Kot wyglądał jakby się chwilę zastanawiał, po czym „podpłynął” do mnie w powietrzu i zatrzymał się tuż przed moim nosem.
-Lubię zwariowane osóbki, które wiedzą jak sprawy stoją. Wyglądasz na całkiem niekompetentną, lecz wiesz co i kiedy trzeba zrobić i powiedzieć by osiągnąć własne cele. Z chciał dam ci swój wąs, a i być może dołączę do twojego małego stadka. Czy znajdzie się tam dla mnie miejsce?
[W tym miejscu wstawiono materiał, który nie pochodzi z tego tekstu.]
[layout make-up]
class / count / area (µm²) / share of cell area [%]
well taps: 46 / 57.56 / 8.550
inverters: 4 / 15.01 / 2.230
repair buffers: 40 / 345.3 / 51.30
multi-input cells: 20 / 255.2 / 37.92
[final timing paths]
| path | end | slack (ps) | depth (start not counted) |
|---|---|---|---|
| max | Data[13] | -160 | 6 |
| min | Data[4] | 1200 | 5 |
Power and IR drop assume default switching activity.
$ cat /design/flow/config.mk
export PLATFORM = sky130hd
export DESIGN_NAME = Selector3
export DESIGN_NICKNAME = Selector3
export VERILOG_FILES = /design/flow/design.v
export SDC_FILE = /design/flow/constraint.sdc
export NUM_CORES = 4
export LEC_CHECK = 1
export CORE_AREA = 10 10 70 70
export DIE_AREA = 0 0 80 80
$ cat /design/flow/run.sh
#!/bin/bash
# OpenROAD 26Q1-2900-gdf79404cd8, Yosys 0.63+post, stock flow scripts
make -C /OpenROAD-flow-scripts/flow DESIGN_CONFIG=/design/flow/config.mk WORK_HOME=/design/flow/orfs finish
$ cat /design/flow/constraint.sdc
current_design Selector3

set clk_period 1.7
set clk_io_pct 0.2

create_clock -name clk0 -period $clk_period

set non_clock_inputs [all_inputs -no_clocks]
set_input_delay [expr $clk_period * $clk_io_pct] -clock clk0 $non_clock_inputs
set_output_delay [expr $clk_period * $clk_io_pct] -clock clk0 [all_outputs]
$ cat /design/flow/design.v
module Selector3
  #(
      parameter bits = 16
  )
  (
      input wire [1:0] Sel ,
      input wire [bits-1 : 0] Input0 ,
      input wire [bits-1 : 0] Input1 ,
      input wire [bits-1 : 0] Input2 ,
      output wire [bits-1 : 0] Output
  );
assign Output = (Sel == 2'b00)? Input0 : 
                (Sel == 2'b01)? Input1 : 
                (Sel == 2'b10)? Input2 : 
                      0;
endmodule
==> flow_summary.yaml <==
# implementation run metrics
floorplanning:
  die_height_um: 80
  die_w_um: 80
  chipArea_mm2: 0.00640
  rows: 21
  fp-utilization_pct: 11.2
  pin_count: 66
  core-area_mm2: 0.00342
critical_path:
  path_depth: 7
  worstSetupStartpointType: "input pin"
  crit_fanout: 3
  crit_chain: "dlygate4sd2_1 > nor2b_4 > buf_6 > buf_4 > buf_4 > o2bb2ai_1 > buf_2"
  path_buffers: 5
  worstPathRequired_ns: 1.36
  crit_slowest_cell: "dlygate4sd2_1"
  startpoint: "Sel[1]"
  setup.worst_path.class: "in -> out"
  worstSetupEndpoint: "Output[3]"
  slowest_delay_ns: 0.24
  worstSetupEndpointType: "output port"
  cpMostUsedCell: "buf_4"
  cp_top_family: "buffers and inverters"
  arrival_ns: 1.32
grt:
  grt_antenna_before_repair: 1
  overflow: 0
  grt_start_max_net_pins: 17
  grt_pass1_wl_mm: 3.41
  grt_pass1_vias: 650
  grt_usage_pct: 6.51
route:
  wl_met3_um: 301
  drc: 0
  top_layer: "met3"
  first_pass_iters: 2
  route.met2.wl_um: 927
  wirelength_met1_mm: 1.03
  routed_wl_mm: 2.26
  ant_nets: 0
  dr.first_iter.drc_count: 6
  routedWlPerCell_um: 14.1
  routed-via-count: 605
  via_per_inst: 3.78
logic_synthesis:
  yosysWarnings: 0
  synth_cell_types: 6
  avgSynthCellArea_um2: 9.79
  synth.cell_area_um2: 382
  synthCells: 39
  synth_seq_share_pct: 0
  yosys_cells: 39
  ys_chip_area_um2: 382
finish:
  final_cells: 160
  final_util_pct: 32.6
  area_growth_pct: 192
  drive_gt1_share_pct: 22.1
  ff_latch_area_um2: 0
  nClkBuffers: 0
  flop-count: 0
power:
  seqPwrFrac_pct: 0
  p_total_w: 0.000248
  power_frac_comb_pct: 100.0
  p_int_w: 0.000181
  clkPwrFrac_pct: 0
  p_sw_w: 0.0000662
  switching_share_pct: 26.7
  p_leak_nw: 0.487
  ir_drop_mv: 0.0864
  p_per_area_mw_per_mm2: 222
sta:
  fmax_mhz: 603
  slew_viol_final: 0
  min_period_over_period_pct: 97.5
  maxSlewHeadroom_pct: 87.0
  rsz0062_at_grt: "false"
  hold_viol: 0
  holdWs_ns: 1.26
  min_period_ns: 1.66
  worstMarginPinSlew_ns: 0.190
  setup_viol_count_final: 0
flow_run:
  cap_violations: 0
  warnings: 32
placement:
  dp_hpwl_mm: 2.01
  gp_congestion: 0.816
  portBuffers: 66
  dp_cells: 151
clock_network:
  ctsHoldBuffers: 0
run_status:
  outcome: "completed"
min_path:
  min_path_type: "in -> out"
==> synth_stat cells <==
master | instances | area [um^2]
buf_6 | 3 | 33.8
nor2b_4 | 1 | 13.8
buf_8 | 2 | 30.0
clkbuf_1 | 1 | 3.75
mux2i_1 | 16 | 160
o2bb2ai_1 | 16 | 140
==> what timing repair did <==
item / in CTS / in global routing
buffers inserted: 8 / 0
pin swaps: 0 / 0
gates resized: 39 / 6
endpoints found under the setup margin: 16 / 13
==> cell families (layout without fill, tap and decap cells) <==
kind of cell	after synthesis	count (layout)	synth area share (%)
AOI/OAI and AO/OA	16	16	36.7
muxes	16	16	42.0
buffers and inverters	6	80	17.7
other	0	1	0
and+or+nand+nor	1	1	3.61
==> per-layer routing <==
metal  track usage [%]  up-vias
met3              3.30        0
met2              9.79       41
met4                 0        0
met1              8.64      252
met5                 0        -
li1                  -      312
==> worst min path at each step <==
stage             to  depth (start not counted)  slack (ns)  startpoint
4_1_cts   Output[14]                          3        1.31  Input2[14]
5_1_grt    Output[2]                          5        1.32      Sel[0]
6_report   Output[9]                          5        1.26      Sel[0]
==> per-stage QoR <==
stage,TNS (ns),setup WS (ns),instance area [um^2]
2_1_floorplan,0,0.466,382
3_3_place_gp,-7.36,-0.482,1080
3_5_place_dp,-7.60,-0.500,1080
4_1_cts,0,0.0000662,1130
5_1_grt,0,0.00389,1110
6_report,0,0.0417,1110
==> cells in the final DEF (no fill, tap or decap) <==
master,netlist,final
o2bb2ai_1,16,15
dlygate4sd2_1,0,8
buf_4,0,8
clkdlybuf4s15_1,0,1
clkbuf_2,0,3
buf_6,3,6
o2bb2ai_2,0,1
diode_2,0,1
mux2i_1,16,16
nor2b_4,1,1
clkdlybuf4s50_1,0,48
buf_2,0,6
==> layout make-up <==
class / instances / area (um^2)
fill: 360 / 2300
antenna: 1 / 2.50
timing repair buffer: 80 / 733
tap: 46 / 57.6
multi-input combinational: 33 / 320
==> power groups by stage <==
| stage | sequential [W] | combinational, W | clock [W] |
|---|---|---|---|
| after CTS | 0 | 0.000255 | 0 |
| final | 0 | 0.000248 | 0.0000000000786 |
| after global routing | 0 | 0.000271 | 0.0000000000786 |
No activity file was given, so power comes from the tool's default toggle rates.
==> ./run.sh <==
#!/bin/bash
# OpenROAD 26Q1-2900-gdf79404cd8, Yosys 0.63+post, stock flow scripts
make -C /OpenROAD-flow-scripts/flow DESIGN_CONFIG=/design/flow/config.mk WORK_HOME=/design/flow/orfs finish
==> ./constraint.sdc <==
current_design Alu

set clk_period 21.5
set clk_io_pct 0.2

create_clock -name clk0 -period $clk_period

set non_clock_inputs [all_inputs -no_clocks]
set_input_delay [expr $clk_period * $clk_io_pct] -clock clk0 $non_clock_inputs
set_output_delay [expr $clk_period * $clk_io_pct] -clock clk0 [all_outputs]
Byłam zachwycona! Kot z Cheshire chciał wrócić ze mną do szkoły i stać się „moim” kotem.
-Jestem zaszczycona twoją propozycją Kocie. Z radością przyjmę cię do mojego stada.
* * *
Już następnego dnia wróciliśmy do szkoły. Zaprowadziłam Kota do pokoju i poznałam go z Śniegiem, Śnieżynką i Zimą, a wraz z Blarem poszłam zanieść Tsukihime jeden wąs Kota.
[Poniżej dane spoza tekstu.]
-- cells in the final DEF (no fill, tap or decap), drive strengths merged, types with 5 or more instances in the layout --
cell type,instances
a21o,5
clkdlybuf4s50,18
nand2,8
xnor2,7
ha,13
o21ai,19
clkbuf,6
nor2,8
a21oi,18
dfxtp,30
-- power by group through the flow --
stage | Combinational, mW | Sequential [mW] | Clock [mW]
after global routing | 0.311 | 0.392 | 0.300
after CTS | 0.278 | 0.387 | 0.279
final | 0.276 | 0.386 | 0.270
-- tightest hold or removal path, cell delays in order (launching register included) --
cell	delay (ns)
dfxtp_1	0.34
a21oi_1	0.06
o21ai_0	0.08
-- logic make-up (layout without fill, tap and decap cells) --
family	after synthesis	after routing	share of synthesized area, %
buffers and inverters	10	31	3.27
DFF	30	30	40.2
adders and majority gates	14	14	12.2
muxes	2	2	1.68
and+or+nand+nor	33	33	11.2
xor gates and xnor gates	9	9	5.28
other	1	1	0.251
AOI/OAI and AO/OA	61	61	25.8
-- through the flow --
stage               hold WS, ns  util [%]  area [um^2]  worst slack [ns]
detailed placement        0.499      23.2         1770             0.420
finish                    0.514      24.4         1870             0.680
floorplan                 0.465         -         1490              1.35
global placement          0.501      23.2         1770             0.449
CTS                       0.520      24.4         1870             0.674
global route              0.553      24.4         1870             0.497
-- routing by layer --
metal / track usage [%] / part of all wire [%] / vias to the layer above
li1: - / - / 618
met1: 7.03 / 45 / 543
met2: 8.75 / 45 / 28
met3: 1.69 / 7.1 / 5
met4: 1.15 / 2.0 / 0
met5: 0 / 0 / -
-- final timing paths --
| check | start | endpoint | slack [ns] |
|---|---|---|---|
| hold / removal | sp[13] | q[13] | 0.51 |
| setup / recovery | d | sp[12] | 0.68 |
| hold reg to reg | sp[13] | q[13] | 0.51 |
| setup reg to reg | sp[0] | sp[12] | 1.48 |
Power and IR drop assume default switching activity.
==> /design/flow/design.v <==
module reg_std
(
    input[7:0] d, 
    input en,
    input clk,
    output reg[7:0] q
);
    always @(posedge clk)
    begin
        if (en)
            q <= d;
    end
endmodule
module reg_rst
(
    input[7:0] d,
    input we,
    input clk, rst,
    output reg[7:0] q
);
    initial
    begin
        q <= 8'b0;
    end
    always @(posedge clk)
    begin
        if (we && !rst)
            q <= d;
        else if (rst)
            q <= 8'b0;
    end
endmodule
==> /design/flow/run.sh <==
#!/bin/bash
# OpenROAD 26Q1-2900-gdf79404cd8, Yosys 0.63+post, stock flow scripts
make -C /OpenROAD-flow-scripts/flow DESIGN_CONFIG=/design/flow/config.mk WORK_HOME=/design/flow/orfs finish
==> /design/flow/config.mk <==
export PLATFORM = sky130hd
export DESIGN_NAME = reg_rst
export DESIGN_NICKNAME = reg_rst
export VERILOG_FILES = /design/flow/design.v
export SDC_FILE = /design/flow/constraint.sdc
export NUM_CORES = 4
export LEC_CHECK = 1
export CORE_AREA = 10 10 70 70
export DIE_AREA = 0 0 80 80
==> /design/flow/constraint.sdc <==
current_design reg_rst

set clk_period 1.5
set clk_io_pct 0.2

create_clock -name clk0 -period $clk_period [get_ports {clk}]

set non_clock_inputs [all_inputs -no_clocks]
set_input_delay [expr $clk_period * $clk_io_pct] -clock clk0 $non_clock_inputs
set_output_delay [expr $clk_period * $clk_io_pct] -clock clk0 [all_outputs]
==> flow_summary_export.csv <==
group,metric,value,unit
run_status,outcome,"finished, final reports clean",
critical_path,critPathMaxFanout,1,
synthesis,yosys_most_used_dff,"edfxtp_1",
synthesis,postSynthSeqShare,0.759,
sta,grt_setup_unrepaired,"no",
route,diodes,0,
power,intPower,0.417,mW
power,p_seq_frac,0.542,
power,irDropWorstVdd,255,uV
critical_path,crit_end,"q[0]",
global_route,grt_use_total,0.0204,
floorplan,die_y,80,um
final_layout,layout-drive-gt1-share,0.125,
sta,setup-violations-final,0,
power,leakage,0.237,nW
floorplan,rows,21,
synthesis,synth.distinct_cells,3,
sta,worst_slew_pin_slew,0.312,ns
sta,hold_violations,0,
global_route,grt_pass1_vias,242,
critical_path,crit_chain,"clkdlybuf4s50_1",
sta,slew_headroom,0.792,
final_layout,largestRegisters,"q x8",
place,portBuffers,18,
clock_tree,cts_hold_buffers,0,
clock_tree,root_buffer,"clkbuf_4",
clock_tree,h-tree-depth,1,
critical_path,cp-start-kind,"register",
clock_tree,tritoncts,"done",
sta,period_needed,1.34,ns
power,power_density,843,nW/um^2
floorplan,initCoreUtil,0.0927,
clock_tree,numCtsBuffers,3,
critical_path,critPathKind,"register to output pin",
synthesis,ys_top_cells_by_count,"8 x and3b_1, 8 x edfxtp_1, 1 x or2_1",
critical_path,path_buffers,1,
sta,final_max_slew_viol_count,0,
critical_path,max_stage_delay,0.48,ns
power,pwr-share-comb,0.153,
route,dr.first_iter.drc_count,0,
clock_tree,cts_setup_buffers,0,
floorplan,ios,19,
worst_hold_path,min_path_type,"primary input to register",
final_layout,syn_to_final_growth,87.0,%
critical_path,crit_arrival,1.04,ns
critical_path,timing.critical_path.from,"q[0]$_SDFFCE_PN0P_",
global_route,grt_max_degree,9,
synthesis,ys_area,317,um^2
critical_path,critPathTopFamily,"buffers and inverters",
power,switchingPower,0.0815,mW
route,via_per_inst,2.52,
final_layout,largest_reg_flops,8,
synthesis,syn-cell-area,317,um^2
critical_path,crit_path_top_delay_cell,"clkdlybuf4s50_1",
synthesis,synthCells,17,
floorplan,fp.dieW,80,um
route,wl_per_cell,8.42,um
run,warnings,25,
place,gp_congestion,0.726,
final_layout,flop_area,240,um^2
route,dr.pass1.iters,1,
critical_path,critPathRequiredTime,1.20,ns
global_route,grt_antenna_before_repair,0,
clock_tree,ctsResizeCount,0,
route,wl,724,um
sta,max_freq,744,MHz
synthesis,top_cells_by_area,"edfxtp_1 76%, and3b_1 22%, or2_1 2.0%",
final_layout,top_register,"q",
synthesis,top_cell_area_share,0.759,
critical_path,crit_path_end_kind,"output pin",
synthesis,largest_area_cell,"edfxtp_1",
clock_tree,cts.sinks,8,
synthesis,synth-edff-count,8,
synthesis,numSynthFlops,8,
clock_tree,clockBufferDepth,2,
sta,min_period_over_period,0.895,
clock_tree,clk_pin_slew_worst_paths,0.05,ns
run,cap_violations,0,
final_layout,final-comb-area,76.3,um^2
global_route,gr-total-overflow,0,
final_layout,finalCoreUtilization,0.173,
sta,timing.setup.tns,0,ns
route,postRouteAntennaNets,0,
final_layout,fillerInstances,404,
power,switching_share,0.164,
route,drc,0,
floorplan,die-area,6400,um^2
route,vias,217,
critical_path,cp.depth,1,
synthesis,synth_warnings,1,
floorplan,core,3420,um^2
synthesis,ys_cells,17,
power,clock_power_share,0.304,
global_route,grt_pass1_wl,993,um
synthesis,async_flop_share,0,
synthesis,synth_area_per_cell,18.6,um^2
-- cell usage in the layout (no fill, tap or decap) --
master / n
clkdlybuf4s50_1: 18
and3b_1: 8
edfxtp_1: 8
clkbuf_4: 3
buf_4: 2
or2_1: 1
-- worst min-delay path by stage --
stage     startpoint            endpoint  slack (ns)  cells past startpoint
4_1_cts         d[1]  q[1]$_SDFFCE_PN0P_        0.74                      2
5_1_grt         d[7]  q[7]$_SDFFCE_PN0P_        0.76                      2
6_report        d[1]  q[1]$_SDFFCE_PN0P_        0.75                      2
-- area by class of cell --
class / count / share of cell area
flip-flops and latches: 8 / 0.406
repair buffers: 20 / 0.330
multi-input cells: 9 / 0.129
clock buffers: 3 / 0.0381
well taps: 46 / 0.0973
-- power by group through the flow --
stage                 clock network (mW)  registers (mW)  logic (mW)
final                              0.152           0.270      0.0764
after global routing               0.159           0.273      0.0827
after CTS                          0.160           0.271      0.0796
-- layer usage --
metal,wire length [um],vias to the layer above,global-route usage
li1,-,114,-
met2,402,13,0.0417
met1,250,88,0.0144
met3,62,2,0.0102
met5,0,-,0
met4,9,0,0.00880
-- metrics by stage --
step                      instances  total power [mW]  hold slack, ns  area [um^2]  worst slack, ns
after floorplan                  17             0.281           0.533          317            0.605
after global placement           83             0.353           0.999          569            0.123
after detailed placement         83             0.355           0.999          569           0.0988
after CTS                        86             0.510           0.740          592            0.130
after global routing             86             0.515           0.760          592            0.112
final                            86             0.499           0.748          592            0.157
-- logic make-up after synthesis --
family           after synthesis  share of synthesized area
flip-flops                     8                      0.759
AND/OR/NAND/NOR                9                      0.241
Power is estimated from default activity; no workload was simulated.
--- ./run.sh ---
#!/bin/bash
# OpenROAD 26Q1-2900-gdf79404cd8, Yosys 0.63+post, stock flow scripts
make -C /OpenROAD-flow-scripts/flow DESIGN_CONFIG=/design/flow/config.mk WORK_HOME=/design/flow/orfs finish
--- ./config.mk ---
export PLATFORM = sky130hd
export DESIGN_NAME = address_generation_unit
export DESIGN_NICKNAME = address_generation_unit
export VERILOG_FILES = /design/flow/design.v
export SDC_FILE = /design/flow/constraint.sdc
export NUM_CORES = 4
export LEC_CHECK = 1
export CORE_AREA = 10 10 78 78
export DIE_AREA = 0 0 88 88
--- ./constraint.sdc ---
current_design address_generation_unit

set clk_period 1.0
set clk_io_pct 0.2

create_clock -name clk0 -period $clk_period [get_ports {clock}]

set non_clock_inputs [all_inputs -no_clocks]
set_input_delay [expr $clk_period * $clk_io_pct] -clock clk0 $non_clock_inputs
set_output_delay [expr $clk_period * $clk_io_pct] -clock clk0 [all_outputs]
`./constraint.sdc`:
```
current_design top

set clk_period 2.9
set clk_io_pct 0.2

create_clock -name clk0 -period $clk_period [get_ports {clk_12mhz_i}]

set non_clock_inputs [all_inputs -no_clocks]
set_input_delay [expr $clk_period * $clk_io_pct] -clock clk0 $non_clock_inputs
set_output_delay [expr $clk_period * $clk_io_pct] -clock clk0 [all_outputs]
```
`./config.mk`:
```
export PLATFORM = sky130hd
export DESIGN_NAME = top
export DESIGN_NICKNAME = top
export VERILOG_FILES = /design/flow/design.v
export SDC_FILE = /design/flow/constraint.sdc
export NUM_CORES = 4
export LEC_CHECK = 1
export CORE_UTILIZATION = 30
```
`./run.sh`:
```
#!/bin/bash
# OpenROAD 26Q1-2900-gdf79404cd8, Yosys 0.63+post, stock flow scripts
make -C /OpenROAD-flow-scripts/flow DESIGN_CONFIG=/design/flow/config.mk WORK_HOME=/design/flow/orfs finish
```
-Dobra robota – powiedziała jakby z ulgą, gdy jej oznajmiłam, że się udało. – Oby tak częściej, a może przestaniesz być tak nie lubiana w szkole.
Uśmiechnęłam się radośnie przymykając oczy i przechylając głowę.
-Ale kiedy to się stanie to zadecyduję sama – odparłam.